§ **GOAL OF THE EXERCISE**: Only the lines from the line containing "set -euo pipefail" to the end of the records, both included, belong in the answer, copied exactly.

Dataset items
*****

Source: an optimization exercise on an open RTL-to-GDS flow (aim: small area, a short achievable clock period and few clock cycles). Production flows keep margins and buffers that such runs may drop. Function was checked by simulation only, so behaviour that the tests miss may differ from the original.

// xbee_core
module xbee_core (
    input  wire         clk,
    input  wire         rst,
    input  wire         transport_ok,
    input  wire         ctl_valid,
    input  wire [1:0]   ctl_op,
    input  wire         rx_valid,
    input  wire [7:0]   rx_data,
    output wire         rx_ready,
    output wire         tx_valid,
    output wire [7:0]   tx_data,
    input  wire         tx_ready,
    input  wire         cmd_valid,
    input  wire [127:0] cmd_hdr,
    output wire         cmd_ready,
    input  wire         cmd_dvalid,
    input  wire [7:0]   cmd_data,
    output wire         cmd_dready,
    output wire         resp_valid,
    output wire [35:0]  resp,
    input  wire         resp_ready,
    output wire         evt_valid,
    output wire [209:0] evt_hdr,
    input  wire         evt_ready,
    output wire         evt_dvalid,
    output wire [7:0]   evt_data,
    input  wire         evt_dready,
    output wire [31:0]  status
);
    localparam REG_CAP = 16;
    reg run;
    always @(posedge clk) begin
        if (rst)
            run <= 1'b0;
        else if (ctl_valid && ctl_op == 2'd1 && transport_ok)
            run <= 1'b1;
        else if (ctl_valid && ctl_op == 2'd2)
            run <= 1'b0;
    end
    wire [6:0]           rt_v;
    wire [55:0]          rt_hid;
    wire [7:0]           reg_count;
    wire                 errh_valid;
    wire [7:0]           errh_hid;
    wire [7:0]           fid;
    wire                 tx_push;
    wire [7:0]           tx_byte;
    wire                 txq_full;
    wire                 txq_full_nx;
    wire                 txq_empty;
    xbee_cmd #(.REG_CAP(REG_CAP)) u_cmd (
        .clk        (clk),
        .rst        (rst),
        .cmd_valid  (cmd_valid),
        .cmd_hdr    (cmd_hdr),
        .cmd_ready  (cmd_ready),
        .cmd_dvalid (cmd_dvalid),
        .cmd_data   (cmd_data),
  ...
Settings: LEC_CHECK=0, CAP_MARGIN=20, CORE_MARGIN=2, CORE_UTILIZATION=55, CTS_BUF_LIST=sky130_fd_sc_hd__clkbuf_16, CTS_CLUSTER_DIAMETER=80, CTS_CLUSTER_SIZE=22, PLACE_DENSITY=0.72, SETUP_SLACK_MARGIN=4.6, SLEW_MARGIN=20; clock period 8.0 ns.
standard.sh (not shown) runs the stock make flow with config.mk's settings and CLKGATE_MAP_FILE= SYNTH_SCRIPT=/design/flow/synth_recipe.tcl, a recipe that flattens the netlist after the stock synthesis.
==> flow/flow/run.sh <==
#!/bin/bash
# The standard layout (standard.sh), with plain buf_1 cells as the
# input and output port buffers instead of the flow's default pick.
set -euo pipefail
export BUFFER_PORTS_ARGS="-buffer_cell sky130_fd_sc_hd__buf_1"
bash standard.sh > standard_make.log 2>&1
Testbench counts at the start, summed over its fixed seeds: cycles 21,071.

*****

§ **EXERCISE SOLUTION**:
set -euo pipefail
export BUFFER_PORTS_ARGS="-buffer_cell sky130_fd_sc_hd__buf_1"
bash standard.sh > standard_make.log 2>&1
Testbench counts at the start, summed over its fixed seeds: cycles 21,071.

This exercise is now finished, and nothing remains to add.